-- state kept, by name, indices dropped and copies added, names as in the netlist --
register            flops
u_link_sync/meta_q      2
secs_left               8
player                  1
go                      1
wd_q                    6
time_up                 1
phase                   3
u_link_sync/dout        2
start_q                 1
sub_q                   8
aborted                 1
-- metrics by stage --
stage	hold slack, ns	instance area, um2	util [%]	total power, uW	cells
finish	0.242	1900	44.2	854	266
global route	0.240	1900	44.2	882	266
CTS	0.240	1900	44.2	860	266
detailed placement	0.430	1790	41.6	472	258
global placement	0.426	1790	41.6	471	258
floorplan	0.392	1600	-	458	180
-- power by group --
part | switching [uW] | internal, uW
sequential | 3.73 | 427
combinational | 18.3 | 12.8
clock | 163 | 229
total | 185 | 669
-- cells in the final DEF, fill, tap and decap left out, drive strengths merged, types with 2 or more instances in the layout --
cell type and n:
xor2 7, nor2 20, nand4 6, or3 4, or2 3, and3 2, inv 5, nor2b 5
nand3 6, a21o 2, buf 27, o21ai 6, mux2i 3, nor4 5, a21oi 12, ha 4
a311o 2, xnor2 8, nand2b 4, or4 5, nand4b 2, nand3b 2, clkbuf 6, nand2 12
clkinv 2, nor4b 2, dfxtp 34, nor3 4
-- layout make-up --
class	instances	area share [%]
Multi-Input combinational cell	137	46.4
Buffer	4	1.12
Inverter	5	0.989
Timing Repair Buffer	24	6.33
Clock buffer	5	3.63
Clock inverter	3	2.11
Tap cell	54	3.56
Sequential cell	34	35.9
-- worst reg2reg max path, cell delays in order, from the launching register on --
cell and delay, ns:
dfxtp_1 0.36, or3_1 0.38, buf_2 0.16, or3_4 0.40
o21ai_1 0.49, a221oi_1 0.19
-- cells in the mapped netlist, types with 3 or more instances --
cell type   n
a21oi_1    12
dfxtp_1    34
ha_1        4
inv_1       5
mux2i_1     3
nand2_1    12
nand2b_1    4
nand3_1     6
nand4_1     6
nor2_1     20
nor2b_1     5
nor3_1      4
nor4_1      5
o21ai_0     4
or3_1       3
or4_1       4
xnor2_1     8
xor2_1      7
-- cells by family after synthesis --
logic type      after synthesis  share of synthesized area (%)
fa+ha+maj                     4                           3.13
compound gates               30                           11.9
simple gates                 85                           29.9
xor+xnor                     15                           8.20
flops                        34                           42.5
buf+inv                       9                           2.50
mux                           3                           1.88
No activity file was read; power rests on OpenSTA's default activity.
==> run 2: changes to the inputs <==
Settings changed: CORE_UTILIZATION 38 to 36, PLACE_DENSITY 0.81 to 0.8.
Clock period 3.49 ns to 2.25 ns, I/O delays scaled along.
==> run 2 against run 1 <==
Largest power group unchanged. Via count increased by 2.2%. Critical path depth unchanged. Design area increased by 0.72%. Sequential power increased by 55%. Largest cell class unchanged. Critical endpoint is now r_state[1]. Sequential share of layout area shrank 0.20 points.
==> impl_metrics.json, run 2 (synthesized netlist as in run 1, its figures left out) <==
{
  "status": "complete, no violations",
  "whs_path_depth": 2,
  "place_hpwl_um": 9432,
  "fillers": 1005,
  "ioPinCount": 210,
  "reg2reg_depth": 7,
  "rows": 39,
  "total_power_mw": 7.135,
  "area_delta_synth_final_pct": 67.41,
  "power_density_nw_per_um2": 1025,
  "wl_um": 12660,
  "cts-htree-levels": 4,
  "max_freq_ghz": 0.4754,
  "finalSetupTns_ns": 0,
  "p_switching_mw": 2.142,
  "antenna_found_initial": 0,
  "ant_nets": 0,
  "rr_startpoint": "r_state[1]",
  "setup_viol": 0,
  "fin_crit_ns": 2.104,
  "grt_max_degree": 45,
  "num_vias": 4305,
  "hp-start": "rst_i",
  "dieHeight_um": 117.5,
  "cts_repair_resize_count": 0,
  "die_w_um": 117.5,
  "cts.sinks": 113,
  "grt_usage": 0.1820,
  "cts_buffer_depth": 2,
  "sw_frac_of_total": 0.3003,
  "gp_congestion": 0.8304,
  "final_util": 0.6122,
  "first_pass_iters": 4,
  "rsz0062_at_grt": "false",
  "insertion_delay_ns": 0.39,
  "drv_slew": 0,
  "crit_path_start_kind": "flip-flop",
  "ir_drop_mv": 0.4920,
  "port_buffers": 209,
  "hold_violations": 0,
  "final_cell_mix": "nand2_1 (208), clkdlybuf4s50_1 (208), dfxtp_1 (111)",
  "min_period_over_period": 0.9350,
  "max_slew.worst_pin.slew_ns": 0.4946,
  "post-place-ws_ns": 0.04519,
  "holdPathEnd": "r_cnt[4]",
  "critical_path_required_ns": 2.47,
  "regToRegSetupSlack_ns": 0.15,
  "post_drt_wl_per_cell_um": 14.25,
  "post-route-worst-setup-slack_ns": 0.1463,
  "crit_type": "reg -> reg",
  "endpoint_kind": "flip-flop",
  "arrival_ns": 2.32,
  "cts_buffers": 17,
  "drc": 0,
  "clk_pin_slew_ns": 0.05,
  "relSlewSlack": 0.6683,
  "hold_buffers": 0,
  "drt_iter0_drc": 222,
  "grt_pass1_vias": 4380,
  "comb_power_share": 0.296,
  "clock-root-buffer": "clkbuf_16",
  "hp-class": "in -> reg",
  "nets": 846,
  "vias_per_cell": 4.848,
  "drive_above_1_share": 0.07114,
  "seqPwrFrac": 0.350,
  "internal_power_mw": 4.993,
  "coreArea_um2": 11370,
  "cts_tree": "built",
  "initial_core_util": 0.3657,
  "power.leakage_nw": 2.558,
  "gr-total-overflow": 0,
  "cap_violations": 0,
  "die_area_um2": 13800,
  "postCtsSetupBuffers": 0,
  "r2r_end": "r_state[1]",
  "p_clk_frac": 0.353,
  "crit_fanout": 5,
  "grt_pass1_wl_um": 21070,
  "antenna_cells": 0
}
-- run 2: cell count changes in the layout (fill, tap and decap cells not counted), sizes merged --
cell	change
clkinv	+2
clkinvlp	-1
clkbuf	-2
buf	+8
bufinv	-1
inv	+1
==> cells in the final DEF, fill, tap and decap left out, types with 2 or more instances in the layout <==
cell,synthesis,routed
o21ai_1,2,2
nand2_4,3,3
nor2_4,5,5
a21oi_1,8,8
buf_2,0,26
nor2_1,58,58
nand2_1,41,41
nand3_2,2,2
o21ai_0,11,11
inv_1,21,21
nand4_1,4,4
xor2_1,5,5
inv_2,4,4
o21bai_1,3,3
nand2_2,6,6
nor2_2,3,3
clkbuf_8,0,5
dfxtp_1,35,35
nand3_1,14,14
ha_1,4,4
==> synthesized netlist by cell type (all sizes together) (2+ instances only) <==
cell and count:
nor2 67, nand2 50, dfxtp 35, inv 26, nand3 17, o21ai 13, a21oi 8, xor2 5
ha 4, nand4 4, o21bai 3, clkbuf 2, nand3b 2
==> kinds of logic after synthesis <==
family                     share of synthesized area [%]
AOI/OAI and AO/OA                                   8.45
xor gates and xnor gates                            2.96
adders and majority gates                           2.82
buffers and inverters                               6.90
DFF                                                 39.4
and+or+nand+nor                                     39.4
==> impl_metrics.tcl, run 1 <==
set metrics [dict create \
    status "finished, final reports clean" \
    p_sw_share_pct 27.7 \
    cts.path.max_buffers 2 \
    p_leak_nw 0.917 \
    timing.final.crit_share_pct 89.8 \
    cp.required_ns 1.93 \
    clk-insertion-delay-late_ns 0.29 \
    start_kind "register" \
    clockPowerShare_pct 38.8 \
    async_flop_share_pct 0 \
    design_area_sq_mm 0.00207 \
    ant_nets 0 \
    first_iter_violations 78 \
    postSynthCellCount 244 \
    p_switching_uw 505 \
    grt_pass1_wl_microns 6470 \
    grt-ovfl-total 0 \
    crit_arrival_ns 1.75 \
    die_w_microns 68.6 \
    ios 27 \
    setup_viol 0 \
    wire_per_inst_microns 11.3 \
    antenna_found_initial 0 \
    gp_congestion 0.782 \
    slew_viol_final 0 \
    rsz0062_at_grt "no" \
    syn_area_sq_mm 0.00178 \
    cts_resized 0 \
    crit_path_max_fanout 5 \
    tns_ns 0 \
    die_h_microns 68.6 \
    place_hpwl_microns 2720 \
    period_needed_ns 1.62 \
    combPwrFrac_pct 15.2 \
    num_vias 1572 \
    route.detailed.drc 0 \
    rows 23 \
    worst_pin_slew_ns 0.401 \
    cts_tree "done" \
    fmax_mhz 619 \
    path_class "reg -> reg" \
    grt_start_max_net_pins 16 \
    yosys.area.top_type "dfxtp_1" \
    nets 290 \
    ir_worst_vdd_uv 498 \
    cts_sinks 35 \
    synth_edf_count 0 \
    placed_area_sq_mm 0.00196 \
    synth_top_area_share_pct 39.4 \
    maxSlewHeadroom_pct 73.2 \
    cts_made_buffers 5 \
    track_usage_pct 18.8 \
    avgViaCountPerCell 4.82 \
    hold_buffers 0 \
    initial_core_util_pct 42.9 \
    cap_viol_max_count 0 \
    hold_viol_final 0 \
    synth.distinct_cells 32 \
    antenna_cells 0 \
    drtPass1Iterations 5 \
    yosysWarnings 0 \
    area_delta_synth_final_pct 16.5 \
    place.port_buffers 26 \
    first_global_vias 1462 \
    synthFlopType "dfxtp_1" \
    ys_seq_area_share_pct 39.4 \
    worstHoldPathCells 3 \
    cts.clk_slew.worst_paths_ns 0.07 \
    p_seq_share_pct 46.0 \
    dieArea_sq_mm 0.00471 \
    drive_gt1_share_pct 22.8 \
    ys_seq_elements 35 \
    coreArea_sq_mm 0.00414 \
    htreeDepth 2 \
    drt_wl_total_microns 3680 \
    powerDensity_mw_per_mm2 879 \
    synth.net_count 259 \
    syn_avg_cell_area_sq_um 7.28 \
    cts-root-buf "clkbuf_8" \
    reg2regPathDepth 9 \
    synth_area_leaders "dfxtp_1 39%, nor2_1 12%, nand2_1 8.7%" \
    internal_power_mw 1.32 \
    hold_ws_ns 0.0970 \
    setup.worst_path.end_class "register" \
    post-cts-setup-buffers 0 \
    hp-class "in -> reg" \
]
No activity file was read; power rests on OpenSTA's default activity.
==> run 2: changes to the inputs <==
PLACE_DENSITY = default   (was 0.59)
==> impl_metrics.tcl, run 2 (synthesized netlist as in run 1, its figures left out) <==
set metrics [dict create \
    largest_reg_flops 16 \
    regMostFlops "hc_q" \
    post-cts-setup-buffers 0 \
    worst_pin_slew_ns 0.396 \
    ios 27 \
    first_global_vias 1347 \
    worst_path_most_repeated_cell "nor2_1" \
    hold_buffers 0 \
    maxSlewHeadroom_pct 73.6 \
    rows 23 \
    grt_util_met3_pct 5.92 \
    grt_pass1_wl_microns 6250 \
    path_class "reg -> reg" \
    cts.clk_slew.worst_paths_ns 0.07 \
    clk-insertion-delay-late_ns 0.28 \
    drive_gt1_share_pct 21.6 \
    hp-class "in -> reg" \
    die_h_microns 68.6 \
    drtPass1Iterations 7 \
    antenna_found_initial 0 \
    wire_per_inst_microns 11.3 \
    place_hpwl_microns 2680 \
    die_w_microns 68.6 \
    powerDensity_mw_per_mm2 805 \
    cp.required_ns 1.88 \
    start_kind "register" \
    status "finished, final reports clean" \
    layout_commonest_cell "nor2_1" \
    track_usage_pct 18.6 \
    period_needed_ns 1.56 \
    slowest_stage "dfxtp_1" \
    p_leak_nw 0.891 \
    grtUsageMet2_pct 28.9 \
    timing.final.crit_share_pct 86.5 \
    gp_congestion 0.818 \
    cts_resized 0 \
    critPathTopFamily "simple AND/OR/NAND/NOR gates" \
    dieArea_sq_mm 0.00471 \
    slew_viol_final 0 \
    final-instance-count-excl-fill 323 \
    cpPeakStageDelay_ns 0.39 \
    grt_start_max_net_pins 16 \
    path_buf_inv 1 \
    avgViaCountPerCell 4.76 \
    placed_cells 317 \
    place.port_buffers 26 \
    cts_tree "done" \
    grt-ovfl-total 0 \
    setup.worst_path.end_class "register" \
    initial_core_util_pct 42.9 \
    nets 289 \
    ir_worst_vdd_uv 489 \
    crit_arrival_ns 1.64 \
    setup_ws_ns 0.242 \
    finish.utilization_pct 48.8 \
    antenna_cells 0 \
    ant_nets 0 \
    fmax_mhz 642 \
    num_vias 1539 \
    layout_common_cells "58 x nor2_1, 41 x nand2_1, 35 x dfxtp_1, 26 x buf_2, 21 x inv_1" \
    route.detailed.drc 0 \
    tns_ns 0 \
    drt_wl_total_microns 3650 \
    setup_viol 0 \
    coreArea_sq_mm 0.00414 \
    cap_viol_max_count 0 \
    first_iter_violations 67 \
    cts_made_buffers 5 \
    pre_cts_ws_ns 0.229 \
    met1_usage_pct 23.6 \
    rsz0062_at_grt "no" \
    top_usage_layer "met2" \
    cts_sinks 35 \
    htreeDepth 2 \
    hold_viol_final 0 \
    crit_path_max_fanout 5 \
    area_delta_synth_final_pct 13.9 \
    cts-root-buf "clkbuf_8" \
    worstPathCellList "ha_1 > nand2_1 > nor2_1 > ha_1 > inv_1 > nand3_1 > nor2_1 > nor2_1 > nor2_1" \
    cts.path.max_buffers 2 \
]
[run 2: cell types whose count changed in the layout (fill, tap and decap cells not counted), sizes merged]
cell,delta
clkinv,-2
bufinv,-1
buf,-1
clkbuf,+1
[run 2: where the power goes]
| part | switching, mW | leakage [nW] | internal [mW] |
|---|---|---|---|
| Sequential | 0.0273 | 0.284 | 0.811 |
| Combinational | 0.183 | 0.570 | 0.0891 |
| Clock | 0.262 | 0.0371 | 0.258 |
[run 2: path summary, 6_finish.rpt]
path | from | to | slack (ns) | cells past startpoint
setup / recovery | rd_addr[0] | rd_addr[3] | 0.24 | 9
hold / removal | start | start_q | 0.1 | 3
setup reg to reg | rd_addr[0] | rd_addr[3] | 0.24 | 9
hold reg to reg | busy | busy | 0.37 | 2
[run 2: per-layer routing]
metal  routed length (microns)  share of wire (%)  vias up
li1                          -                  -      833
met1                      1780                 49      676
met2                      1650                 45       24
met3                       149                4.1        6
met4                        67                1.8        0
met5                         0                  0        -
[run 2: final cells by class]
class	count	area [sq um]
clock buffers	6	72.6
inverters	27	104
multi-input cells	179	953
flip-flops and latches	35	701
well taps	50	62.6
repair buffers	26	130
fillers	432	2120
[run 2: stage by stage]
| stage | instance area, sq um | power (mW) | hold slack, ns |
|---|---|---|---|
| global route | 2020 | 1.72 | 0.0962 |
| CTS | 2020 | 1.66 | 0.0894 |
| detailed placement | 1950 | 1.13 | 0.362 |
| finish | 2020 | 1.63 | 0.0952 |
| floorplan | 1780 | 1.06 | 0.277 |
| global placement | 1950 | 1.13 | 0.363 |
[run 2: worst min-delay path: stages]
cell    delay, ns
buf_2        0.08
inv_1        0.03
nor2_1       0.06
File: src/rtl/cp0_unit.sv
// Coprocessor-0 for the pipelined MIPS core.
// Holds SR(12), Cause(13), EPC(14) and the read-only PRId(15). It raises int_req
// toward the pipeline and the exception-PC selector, and captures the victim PC
// into EPC when an interrupt is accepted.
module cp0_unit #(
  parameter logic [31:0] PRID_VAL = 32'h0000_4D49,
  parameter int          HW_INT_W = 6
) (
  input  logic                clk,
  input  logic                rst_n,
  input  logic [4:0]          addr,
  input  logic [31:0]         din,
  input  logic                we,
  input  logic [HW_INT_W-1:0] hw_int,
  input  logic                exl_set,
  input  logic                exl_clr,
  input  logic [31:0]         intpc,
  output logic [31:0]         dout,
  output logic [29:0]         epc,
  output logic                int_req
);

  localparam logic [4:0] ADDR_SR    = 5'd12;
  localparam logic [4:0] ADDR_CAUSE = 5'd13;
  localparam logic [4:0] ADDR_EPC   = 5'd14;
  localparam logic [4:0] ADDR_PRID  = 5'd15;

  // Interrupt fields start at bit 10 in both SR (IM) and Cause (IP).
  localparam int INT_LSB = 10;

  logic [HW_INT_W-1:0] intMask;   // SR.IM
  logic                exlBit;    // SR.EXL
  logic                ieBit;     // SR.IE
  logic [HW_INT_W-1:0] intPend;   // Cause.IP
  logic [29:0]         epcReg;    // EPC[31:2]

  logic srWrite;
  logic epcWrite;

  assign srWrite  = we && (addr == ADDR_SR);
  assign epcWrite = we && (addr == ADDR_EPC);

  // Cause.IP: single-stage synchronizer of the asynchronous interrupt lines.
  always_ff @(posedge clk or negedge rst_n) begin
    // NOTE: registers take non-blocking assignments so every flop samples
    // pre-edge values, independent of the order the blocks are evaluated in.
    if (!rst_n) intPend <= '0;
    else        intPend <= hw_int;
  end

  // SR and EPC: interrupt entry beats eret, which beats a software mtc0.
  always_ff @(posedge clk or negedge rst_n) begin
    if (!rst_n) begin
      intMask <= '0;
      exlBit  <= 1'b0;
      ieBit   <= 1'b0;
      epcReg  <= '0;
    end else if (exl_set) begin
      // Interrupt entry: any mtc0 to SR/EPC retiring alongside is dropped.
      exlBit <= 1'b1;
      epcReg <= intpc[31:2];
    end else begin
      if (srWrite) begin
        intMask <= din[INT_LSB +: HW_INT_W];
        ieBit   <= din[0];
      end
      // eret owns EXL this cycle; an mtc0 to SR only keeps its IM/IE part.
      if (exl_clr)      exlBit <= 1'b0;
      else if (srWrite) exlBit <= din[1];
      if (epcWrite) epcReg <= din[31:2];
    end
  end

  // Interrupt request from registered state only; masked while inside a handler.
  assign int_req = (|(intPend & intMask)) & ieBit & ~exlBit;
  assign epc     = epcReg;

  // mfc0 read mux; unimplemented registers and bits read as zero.
  always_comb begin
    // NOTE: default first so every path assigns dout and no latch is inferred.
    dout = '0;
    case (addr)
      ADDR_SR: begin
        dout[INT_LSB +: HW_INT_W] = intMask;
        dout[1]                   = exlBit;
        dout[0]                   = ieBit;
      end
      ADDR_CAUSE: dout[INT_LSB +: HW_INT_W] = intPend;
      ADDR_EPC:   dout = {epcReg, 2'b00};
      ADDR_PRID:  dout = PRID_VAL;
      default:    dout = '0;
    endcase
  end

endmodule

File: config.mk
export PLATFORM = sky130hd
export DESIGN_NAME = cp0_unit
export DESIGN_NICKNAME = d
export VERILOG_FILES = /design/src/rtl/cp0_unit.sv
export SDC_FILE = /design/constraint.sdc
export NUM_CORES = 1
export LEC_CHECK = 0
export CORE_MARGIN = 8
export CORE_UTILIZATION = 30
export DETAILED_ROUTE_END_ITERATION = 10
export SKIP_LAST_GASP = 1
export SLEW_MARGIN = 20
export SYNTH_ARGS = -nofsm -noshare
export SYNTH_HDL_FRONTEND = slang
export SYNTH_SLANG_ARGS = --single-unit
export TNS_END_PERCENT = 100
File: constraint.sdc
create_clock -name clk -period 1.7 [get_ports clk]
set_clock_uncertainty 0.2 [all_clocks]
set_input_delay 0.17 -clock clk [delete_from_list [all_inputs] [get_ports clk]]
set_output_delay 0.17 -clock clk [all_outputs]
set_load 0.1 [all_outputs]
Yosys cells after proc, flatten, opt, wreduce, memory -nomap -nowiden:

Index checks and enable logic that the tools add are counted.
W data, S select, Z words.

* shifts and indexed selects: 0
* bitwise gates (word level): 5
* reduce and logical (&&, ||, !) cells: 6
* eq/ne operators: 4
* muxes and demuxes: 9
* $lt $le $gt $ge: 0
* div/mod/pow operators: 0
* $add $sub $neg: 0
* multipliers: 0

Operators with widths (count)
* $mux W30: 2
* $pmux W6 S4: 1
* $eq A5 B4 Y1 const B: 4
* $mux W16: 1
* $pmux W8 S2: 1
* $and A6 B6 Y6: 1
* $reduce_or A6 Y1: 1
* $pmux W2 S2: 1
* $mux W1: 3
* $reduce_bool A3 Y1: 1
* $and A1 B1 Y1: 2
* $logic_and A1 B1 Y1: 2
* $not A1 Y1: 2
* $reduce_and A2 Y1: 1
* $reduce_bool A2 Y1: 1

* latch bits: 0
* input bits: 80
* memory bits (read-only): 0
* output and inout bits: 63
* register bits: 44
* memories kept: 0
* RAM bits: 0
* word-level logic and storage cells: 29

Depth between registers and ports, before layout:

Gate-level depths: netlist of run 1.

* depth after elaboration: 5
* gate-level depth with buffers: 5
* gate-level depth less buffers: 3

Least setup slack after synthesis of run 1:

Ideal clock, no wire load.

* kind: flip-flop to output port
* start point: register intMask[0]
* end point: output port int_req
* required time: 1330 ps
* arrival time: 2904 ps
* path buffers: 0
* cell stages (with the launch flop): 3
* slack: -1574 ps
* path through: dfrtp_1 a22oi_1 a311oi_1

* longest elaborated chain between the ends: 4

Ends and longest elaborated chain
* from (decl): line 31 `logic [HW_INT_W-1:0] intMask;`
* from (signal assigned): line 64 `intMask <= din[INT_LSB +: HW_INT_W];`
* $and A6 B6 Y6: line 75 `assign int_req = (|(intPend & intMask)) & ieBit & ~exlBit;`
* $reduce_or A6 Y1: line 75
* $and A1 B1 Y1 (2 in series): line 75
* to (decl): line 20 `output logic int_req`

No other way between the ends.

Final worst setup path of run 1:

* start point: register epcReg[8], in the netlist epc[8]
* end point: output port dout[10]

* longest elaborated chain between the ends: 1

Ends and longest elaborated chain
* from (decl): line 35 `logic [29:0] epcReg;`
* from (signal assigned): line 61 `epcReg <= intpc[31:2];`
* from (signal assigned): line 70 `if (epcWrite) epcReg <= din[31:2];`
* $pmux W6 S4: line 82 `case (addr)`
* to (decl): line 18 `output logic [31:0] dout,`

No other way between the ends.

==> summary.md, run 1 <==
After synthesis the cells add up to 2700 µm². Global routing used 16.2% of the available tracks. Data on the critical path is required at its endpoint by 1.33 ns. For this run, the top clock speed supported by timing is 553 MHz.

The run gives 0 as the number of max-slew violations in the final report. After global routing the overflow that remains totals 0. Across the VDD grid, the largest voltage drop is 379 µV. The launch instance of the worst register-to-register path is epc[9]$_DFFE_PN0P_. The worst min-delay path startpoint was hw_int[0].

The tools report the largest net degree at the start of global routing as 62. Counting instances in the post-synthesis netlist gives the leading cell types as dfrtp_1 (44), nand2b_1 (32), inv_1 (31). The clock net in this run drives a total of 44 sinks.

For this configuration, the core starts out at a cell density of 30.9%. Among all cell types in the netlist, the one instantiated most often is dfrtp_1. For the Yosys warning count, the log shows 0. The leakage dissipation is 2.30 nW, and the die extent in x is 111 µm.

0 antenna diodes ended up in the layout. Across the run, the number of max-cap violations was 0. Data on the critical path arrives at its endpoint at 1.44 ns.

The post-synthesis sequential element count is 44. Measured on the finished design, the core utilization comes to 63.9%. The biggest area consumer among synthesized cells was dfrtp_1. The logs give 27 for the number of distinct library cell variants in the gate-level netlist after synthesis and 5570 µm² for the final cell area excluding filler cells. The run gives 40.8% as the sequential fraction of the synthesis area. In this run the tool buffered the top-level ports with 140 buffer cells. Of all nets on the critical path, the largest fanout is 2.

The count of nets left with antenna violations once routing finished came out at 0. Overall die area: 12300 µm². In this run, the number of DRC markers left after iteration 0 of detailed routing was 102. The first TritonRoute pass finished after 4 iterations. The flow ran to the end, but the final reports show violations. The run gives 5210 µm² as the placed standard-cell area.

The run gives -0.107 ns as the worst setup slack after layout. The routed layout has 2766 vias. The final clock period utilization by the worst path is 106%. The leading register cell type out of synthesis was dfrtp_1. After detailed routing, the average wire length per cell comes to 18.1 µm. By area the synthesized netlist is led by dfrtp_1 (41%), o31a_1 (9.7%), o21a_1 (8.4%).

The power density relative to cell area came out at 649 nW/µm². At the later pin of the worst-skew pair, clock insertion delay measures 0.29 ns. For the placeable core region, the log shows 8720 µm². The layout cell share with drive strength beyond 1 was 43.2%. The kind of critical path is reg -> out.

The floorplan die height is 111 µm. The checks that failed: setup timing. Counting every instance in the synthesized netlist gives 299. After synthesis, the share of flip-flops with an asynchronous set or reset is 100%.

Setup violations remaining at the end of the flow were counted as 17. The synthesized netlist net count is 379. The run gives 143 as the number of top-level design ports.

The total wire length after detailed routing came out at 10.4 mm. STA classifies the critical path endpoint as a primary output. In the routed design, unresolved DRC markers number 0. The longest clock path from root to sink contains 2 buffers.

Clock root buffer: clkbuf_8. Aggregate negative setup slack: -0.630 ns. The clock-pin slew reported for the worst setup and hold paths after clock tree synthesis is 0.08 ns.

The synthesized design contains 0 enable-type register cells. The placer's final routability congestion estimate is 0.803, and the transition time at the pin with the least slew margin is 0.506 ns. The kind of path behind the tightest hold check is in -> reg. The tools report the initial antenna violation count as 0. The run gives 0 as the final hold violation count. The share of synthesized area in the top cell type comes to 40.8%. The number of vias per cell was 4.83; the shortest period the worst path allows was 1.81 ns. The relative slew slack is 66.2%, and the area growth from synthesis to final layout is 107%. The first global-routing pass estimated 16.3 mm of wire. The floorplan has 34 rows. In this run the worst setup path begins at epc[8]$_DFFE_PN0P_. STA classifies the critical path startpoint as a flop. The logs give 2 for the maximum level of the CTS H-tree and 2963 for the via count of the first global-routing pass. After synthesis, the mean cell area works out to 9.02 µm². Setup repair after global routing could not meet its margin everywhere. TritonCTS built the clock tree. Summed over all nets, the half-perimeter wirelength after detailed placement is 7.54 mm. The completed layout was analyzed and its total power is 3.61 mW. TritonCTS created 5 clock buffers. The final-stage net count was 544.
[per-layer routing]
metal  global-route usage [%]  routed length, µm  vias to the layer above
met5                        0                  0                        -
met4                     4.32                158                        0
met3                     4.27                605                        9
met2                     28.1               5130                       86
met1                     19.3               4460                     1324
li1                         -                  -                     1347
[repair_timing]
item                       CTS  global route
setup endpoints to repair   40            31
buffers inserted            13             4
gates resized for setup     38             1
hold buffers                 1             0
hold endpoints to repair    18             0
pin swaps                   12             5
gates cloned                 4             0
[report_power, final]
group / switching (mW) / total [mW] / internal, mW
logic: 0.931 / 1.68 / 0.745
registers: 0.114 / 1.28 / 1.16
clock network: 0.366 / 0.660 / 0.293
total: 1.41 / 3.61 / 2.20
[placed cells by master, fill, tap and decap left out, drive strengths merged]
cell	netlist	routed
clkdlybuf4s15	0	1
a311oi	1	1
nor2	12	12
o211ai	1	1
nand2b	32	32
and2	21	21
a21oi	5	5
nand2	7	7
o31a	30	30
dlygate4sd3	0	1
clkdlybuf4s50	0	70
nand4b	2	2
nor2b	2	2
a22oi	3	3
or2	4	4
mux2i	3	3
clkbuf	22	8
inv	31	31
o22ai	3	3
o21a	30	30
mux2	10	10
nor3	30	30
buf	3	111
dfrtp	44	44
or3	1	1
nand3b	2	2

> [Action item]
The expected answer is an exact copy of the lines above, beginning at the line with "largest_reg_flops 16 \" and ending at the line with "x nor2_1, 41", with both ends in.

> [Written answer]
    largest_reg_flops 16 \
    regMostFlops "hc_q" \
    post-cts-setup-buffers 0 \
    worst_pin_slew_ns 0.396 \
    ios 27 \
    first_global_vias 1347 \
    worst_path_most_repeated_cell "nor2_1" \
    hold_buffers 0 \
    maxSlewHeadroom_pct 73.6 \
    rows 23 \
    grt_util_met3_pct 5.92 \
    grt_pass1_wl_microns 6250 \
    path_class "reg -> reg" \
    cts.clk_slew.worst_paths_ns 0.07 \
    clk-insertion-delay-late_ns 0.28 \
    drive_gt1_share_pct 21.6 \
    hp-class "in -> reg" \
    die_h_microns 68.6 \
    drtPass1Iterations 7 \
    antenna_found_initial 0 \
    wire_per_inst_microns 11.3 \
    place_hpwl_microns 2680 \
    die_w_microns 68.6 \
    powerDensity_mw_per_mm2 805 \
    cp.required_ns 1.88 \
    start_kind "register" \
    status "finished, final reports clean" \
    layout_commonest_cell "nor2_1" \
    track_usage_pct 18.6 \
    period_needed_ns 1.56 \
    slowest_stage "dfxtp_1" \
    p_leak_nw 0.891 \
    grtUsageMet2_pct 28.9 \
    timing.final.crit_share_pct 86.5 \
    gp_congestion 0.818 \
    cts_resized 0 \
    critPathTopFamily "simple AND/OR/NAND/NOR gates" \
    dieArea_sq_mm 0.00471 \
    slew_viol_final 0 \
    final-instance-count-excl-fill 323 \
    cpPeakStageDelay_ns 0.39 \
    grt_start_max_net_pins 16 \
    path_buf_inv 1 \
    avgViaCountPerCell 4.76 \
    placed_cells 317 \
    place.port_buffers 26 \
    cts_tree "done" \
    grt-ovfl-total 0 \
    setup.worst_path.end_class "register" \
    initial_core_util_pct 42.9 \
    nets 289 \
    ir_worst_vdd_uv 489 \
    crit_arrival_ns 1.64 \
    setup_ws_ns 0.242 \
    finish.utilization_pct 48.8 \
    antenna_cells 0 \
    ant_nets 0 \
    fmax_mhz 642 \
    num_vias 1539 \
    layout_common_cells "58 x nor2_1, 41 x nand2_1, 35 x dfxtp_1, 26 x buf_2, 21 x inv_1" \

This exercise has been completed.